Brimhall, through this family’s mythology, introduces us to Puraquequara and a cast of women and men who have lived there, along the Amazon River, and through Brazil’s political and socioeconomic history, including the 1964 coup d’état, the rubber boom. These poems for all of their wildness and the associative leaping, like that of memory itself, feel acutely ordered thanks, in part, to Brimhall’s use of form. Maria José who has the most pages of all the voices in this collection, speaks, descendent perhaps of Dante, in tercets, whereas Thomas speaks in a single stanza, Sophia has her couplets and Don Antonio’s single stanza varies from Thomas with staggering lines. Throughout these sections, the chorus of many Maria’s breaks out in its own form like that of a script, a play. In one of these poems, “In Which the Chorus Provides a Possible Chronology”, Brimhall writes “We sing history in reverse so the story might end in birth”. Isn’t this the dream of poetry? To uncover one voice and find another beneath it and another beneath that, and so on? Or aptly phrased by Brimhall, isn’t a poem history singing in reverse?
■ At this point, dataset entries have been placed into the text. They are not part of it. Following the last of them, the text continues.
--- src/rtl/matrix_scan_driver.sv ---
// rtl/matrix_scan_driver.sv - double-buffered 8x8 row scan driver; MATRIX_BRIGHTNESS_EN adds per-frame dimming
module matrix_scan_driver
    import matrix_pkg::*;
#(
    parameter int ROW_DWELL    = 1350,
    parameter int BLANK_CYCLES = 16
) (
    input  logic                 clk,
    input  logic                 pReset,
    matrix_scan_driver_if.slave  bus
);

    localparam int CNT_MAX = (ROW_DWELL > BLANK_CYCLES) ? ROW_DWELL : BLANK_CYCLES;
    localparam int CNT_W   = $clog2(CNT_MAX);

    scan_state_e        state_q, state_d;
    logic [2:0]         row_q, row_d;
    logic [FRAME_W-1:0] active_q, active_d;
    logic [FRAME_W-1:0] pending_q, pending_d;
    logic               pending_valid_q, pending_valid_d;
    logic [ROWS-1:0]    led_row_q, led_row_d;
    logic [COLS-1:0]    led_col_q, led_col_d;
    logic               frame_start_q, frame_start_d;
`ifdef MATRIX_BRIGHTNESS_EN
    logic [3:0]         bright_q, bright_d;
    logic [31:0]        on_cycles;
`endif

    logic [CNT_W-1:0]   cnt;
    logic               done;
    logic [CNT_W-1:0]   phase_last;
    logic               boundary;

    assign phase_last = (state_q == BLANK) ? CNT_W'(BLANK_CYCLES - 1) : CNT_W'(ROW_DWELL - 1);

    // One counter serves both phases; its terminal value follows the current state.
    row_dwell_timer #(
        .W (CNT_W)
    ) u_timer (
        .clk      (clk),
        .rst      (pReset),
        .en       (1'b1),
        .load_val (phase_last),
        .cnt      (cnt),
        .done     (done)
    );

    // First BLANK cycle of row 0 is the only point where the displayed frame may change.
    assign boundary = (state_q == BLANK) && (row_q == 3'd0) && (cnt == '0);

    // Next-state, buffer management and registered-output values.
    always_comb begin
        state_d         = state_q;
        row_d           = row_q;
        active_d        = active_q;
        pending_d       = pending_q;
        pending_valid_d = pending_valid_q;
        led_row_d       = '0;
        led_col_d       = '0;
        frame_start_d   = boundary;
`ifdef MATRIX_BRIGHTNESS_EN
        bright_d        = bright_q;
        on_cycles       = ((32'(bright_q) + 32'd1) * 32'(ROW_DWELL)) >> 4;
`endif

        case (state_q)
            BLANK: begin
                if (done) begin
                    state_d = SHOW;
                end
            end
            SHOW: begin
                led_row_d = ROWS'(1) << row_q;
                led_col_d = row_slice(active_q, row_q);
`ifdef MATRIX_BRIGHTNESS_EN
                if (32'(cnt) >= on_cycles) begin
                    led_col_d = '0;
                end
`endif
                if (done) begin
                    state_d = BLANK;
                    row_d   = row_q + 3'd1;
                end
            end
            default: begin
                state_d = BLANK;
            end
        endcase

        // Swap consumes the pending contents held before this cycle.
        if (boundary) begin
            if (pending_valid_q) begin
                active_d        = pending_q;
                pending_valid_d = 1'b0;
            end
`ifdef MATRIX_BRIGHTNESS_EN
            bright_d = bus.brightness;
`endif
        end

        // A load in the swap cycle lands for the following frame.
        if (bus.load) begin
            pending_d       = bus.data;
            pending_valid_d = 1'b1;
        end
    end

    // State, buffers and output registers; reset blanks the display and restarts the scan.
    always_ff @(posedge clk) begin
        if (pReset) begin
            state_q         <= BLANK;
            row_q           <= 3'd0;
            active_q        <= '0;
            pending_q       <= '0;
            pending_valid_q <= 1'b0;
            led_row_q       <= '0;
            led_col_q       <= '0;
            frame_start_q   <= 1'b0;
`ifdef MATRIX_BRIGHTNESS_EN
            bright_q        <= 4'd0;
`endif
        end else begin
            state_q         <= state_d;
            row_q           <= row_d;
            active_q        <= active_d;
            pending_q       <= pending_d;
            pending_valid_q <= pending_valid_d;
            led_row_q       <= led_row_d;
            led_col_q       <= led_col_d;
            frame_start_q   <= frame_start_d;
`ifdef MATRIX_BRIGHTNESS_EN
            bright_q        <= bright_d;
`endif
        end
    end

    assign bus.LEDrow      = led_row_q;
    assign bus.LEDcol      = led_col_q;
    assign bus.frame_start = frame_start_q;

endmodule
Maybe it’s a sign of a good book, or better, an argument for why this book but the net that Brimhall has cast is so wide and so masterful that to review, to condense, is to come up short. In the shortest poem of the collection “At Play in the Fields of the Lord” Brimhall writes:
… A fact is a thing
of intimacy. A god is mere hypothesis. A mother is
a grief. The rotted body of a horse is a home for an eel.
It is Maria José who is speaking here and, like other voices in Saudade, she has something to tell us. I think to say a poem has urgency is obvious because of course it does, why else was it written, but there is something similar to urgency, tonally, in all of these voices— a register like that of a prophet or a parent who has lost everything, both perhaps. Each poem, with lyric grace, does the work of defining— “the rotted body of a horse is a home for an eel”— what later in the collection becomes redefined by the past. The beauty is perhaps in this withholding, it’s as if Brimhall has, all along, been posing questions that aren’t revealed to us until we realize that they we are holding, temporarily, in our hands, one answer. For example. in “The Hunger River”, later in the collection, Don Antonio speaks of shooting his horse who has followed him into the river and what becomes of the body. Brimhall write “an eel made its home/ in the ribcage, flicking its black tail between the bones” and we remember.